• [Work instructions]
Reproduce all of the records exactly.

• [Provided records]
## run A
==> flow/design.v (excerpt) <==
module uart_edge_detection (
    input logic clk,           
    input logic rst_n,         
    input logic uart_rx,       
    output logic uart_tx,      
    output logic led_rx,       
    output logic led_tx,       
    output logic data_ready    
);
==> flow/config.mk <==
export PLATFORM = sky130hd
export DESIGN_NAME = uart_edge_detection
export DESIGN_NICKNAME = uart_edge_detection
export VERILOG_FILES = /design/flow/design.v
export SDC_FILE = /design/flow/constraint.sdc
export NUM_CORES = 4
export LEC_CHECK = 0
export CAP_MARGIN = 20
export CORE_MARGIN = 2
export CORE_UTILIZATION = 70
export CTS_CLUSTER_DIAMETER = 28
export CTS_CLUSTER_SIZE = 72
export PLACE_DENSITY_LB_ADDON = 0.25
export SLEW_MARGIN = 20
export TNS_END_PERCENT = 5
==> flow/constraint.sdc <==
create_clock -name core_clock -period 15.5 [get_ports {clk}]
set_input_delay 3.1000 -clock core_clock [delete_from_list [all_inputs] [get_ports {clk}]]
set_output_delay 3.1000 -clock core_clock [all_outputs]
set_load 0.01 [all_outputs]
run.sh (not shown) runs the stock make flow with config.mk's settings and CLKGATE_MAP_FILE=.
Relative to run A, the following input files were edited for run B:
--- a/flow/config.mk
+++ b/flow/config.mk
@@ -8,8 +8,4 @@
 export CAP_MARGIN = 20
 export CORE_MARGIN = 2
-export CORE_UTILIZATION = 70
-export CTS_CLUSTER_DIAMETER = 28
-export CTS_CLUSTER_SIZE = 72
-export PLACE_DENSITY_LB_ADDON = 0.25
+export CORE_UTILIZATION = 31
 export SLEW_MARGIN = 20
-export TNS_END_PERCENT = 5
==> flow/constraint.sdc <==
create_clock -name core_clock -period 5.74 [get_ports {clk}]
set_input_delay 1.1480 -clock core_clock [delete_from_list [all_inputs] [get_ports {clk}]]
set_output_delay 1.1480 -clock core_clock [all_outputs]
set_load 0.01 [all_outputs]
Findings:
Compared with run A, run B degrades first-pass GRT wire length.
Clock network fraction of total power ended up 2.0 points higher on run B than on run A.
Reported for run B and run A, count of clock-buffer cells in the layout turned out identical to the last digit.
Per the comparison of run B with run A, total power consumption of the routed design now larger; number of non-filler instances in the completed layout increased by 298 relative to the old numbers.
Changes in run C relative to run B:
--- a/flow/config.mk
+++ b/flow/config.mk
@@ -8,4 +8,4 @@
 export CAP_MARGIN = 20
 export CORE_MARGIN = 2
-export CORE_UTILIZATION = 31
+export CORE_UTILIZATION = 67
 export SLEW_MARGIN = 20
==> flow/constraint.sdc <==
create_clock -name core_clock -period 5.88 [get_ports {clk}]
set_input_delay 1.1760 -clock core_clock [delete_from_list [all_inputs] [get_ports {clk}]]
set_output_delay 1.1760 -clock core_clock [all_outputs]
set_load 0.01 [all_outputs]
### Flow results
- Summary of run C over run B: area fraction in compound gates shows no meaningful change, final period demand of the worst path down 0.069 ns, area growth from synthesis to layout shrank by 3.1 points, placement-stage cell area went down 2.7%.
- Post-route cell area delta for run C relative to run B: about 2.8% lower
- Run C: global-route usage is 15 points higher than what run B reported.
- Relative to run B, via count of the first global-routing pass decreased by about 0.6% in run C.
- Run C vs run B: vias after detailed routing up
- Run C vs run B on worst setup margin: run C is the higher one.
- Setup slack on the worst flop-to-flop path ends up lower on run B.
- The first-pass GRT wire length of run C was superior to that of run B.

• [Task result]
## run A
==> flow/design.v (excerpt) <==
module uart_edge_detection (
    input logic clk,           
    input logic rst_n,         
    input logic uart_rx,       
    output logic uart_tx,      
    output logic led_rx,       
    output logic led_tx,       
    output logic data_ready    
);
==> flow/config.mk <==
export PLATFORM = sky130hd
export DESIGN_NAME = uart_edge_detection
export DESIGN_NICKNAME = uart_edge_detection
export VERILOG_FILES = /design/flow/design.v
export SDC_FILE = /design/flow/constraint.sdc
export NUM_CORES = 4
export LEC_CHECK = 0
export CAP_MARGIN = 20
export CORE_MARGIN = 2
export CORE_UTILIZATION = 70
export CTS_CLUSTER_DIAMETER = 28
export CTS_CLUSTER_SIZE = 72
export PLACE_DENSITY_LB_ADDON = 0.25
export SLEW_MARGIN = 20
export TNS_END_PERCENT = 5
==> flow/constraint.sdc <==
create_clock -name core_clock -period 15.5 [get_ports {clk}]
set_input_delay 3.1000 -clock core_clock [delete_from_list [all_inputs] [get_ports {clk}]]
set_output_delay 3.1000 -clock core_clock [all_outputs]
set_load 0.01 [all_outputs]
run.sh (not shown) runs the stock make flow with config.mk's settings and CLKGATE_MAP_FILE=.
Relative to run A, the following input files were edited for run B:
--- a/flow/config.mk
+++ b/flow/config.mk
@@ -8,8 +8,4 @@
 export CAP_MARGIN = 20
 export CORE_MARGIN = 2
-export CORE_UTILIZATION = 70
-export CTS_CLUSTER_DIAMETER = 28
-export CTS_CLUSTER_SIZE = 72
-export PLACE_DENSITY_LB_ADDON = 0.25
+export CORE_UTILIZATION = 31
 export SLEW_MARGIN = 20
-export TNS_END_PERCENT = 5
==> flow/constraint.sdc <==
create_clock -name core_clock -period 5.74 [get_ports {clk}]
set_input_delay 1.1480 -clock core_clock [delete_from_list [all_inputs] [get_ports {clk}]]
set_output_delay 1.1480 -clock core_clock [all_outputs]
set_load 0.01 [all_outputs]
Findings:
Compared with run A, run B degrades first-pass GRT wire length.
Clock network fraction of total power ended up 2.0 points higher on run B than on run A.
Reported for run B and run A, count of clock-buffer cells in the layout turned out identical to the last digit.
Per the comparison of run B with run A, total power consumption of the routed design now larger; number of non-filler instances in the completed layout increased by 298 relative to the old numbers.
Changes in run C relative to run B:
--- a/flow/config.mk
+++ b/flow/config.mk
@@ -8,4 +8,4 @@
 export CAP_MARGIN = 20
 export CORE_MARGIN = 2
-export CORE_UTILIZATION = 31
+export CORE_UTILIZATION = 67
 export SLEW_MARGIN = 20
==> flow/constraint.sdc <==
create_clock -name core_clock -period 5.88 [get_ports {clk}]
set_input_delay 1.1760 -clock core_clock [delete_from_list [all_inputs] [get_ports {clk}]]
set_output_delay 1.1760 -clock core_clock [all_outputs]
set_load 0.01 [all_outputs]
### Flow results
- Summary of run C over run B: area fraction in compound gates shows no meaningful change, final period demand of the worst path down 0.069 ns, area growth from synthesis to layout shrank by 3.1 points, placement-stage cell area went down 2.7%.
- Post-route cell area delta for run C relative to run B: about 2.8% lower
- Run C: global-route usage is 15 points higher than what run B reported.
- Relative to run B, via count of the first global-routing pass decreased by about 0.6% in run C.
- Run C vs run B: vias after detailed routing up
- Run C vs run B on worst setup margin: run C is the higher one.
- Setup slack on the worst flop-to-flop path ends up lower on run B.
- The first-pass GRT wire length of run C was superior to that of run B.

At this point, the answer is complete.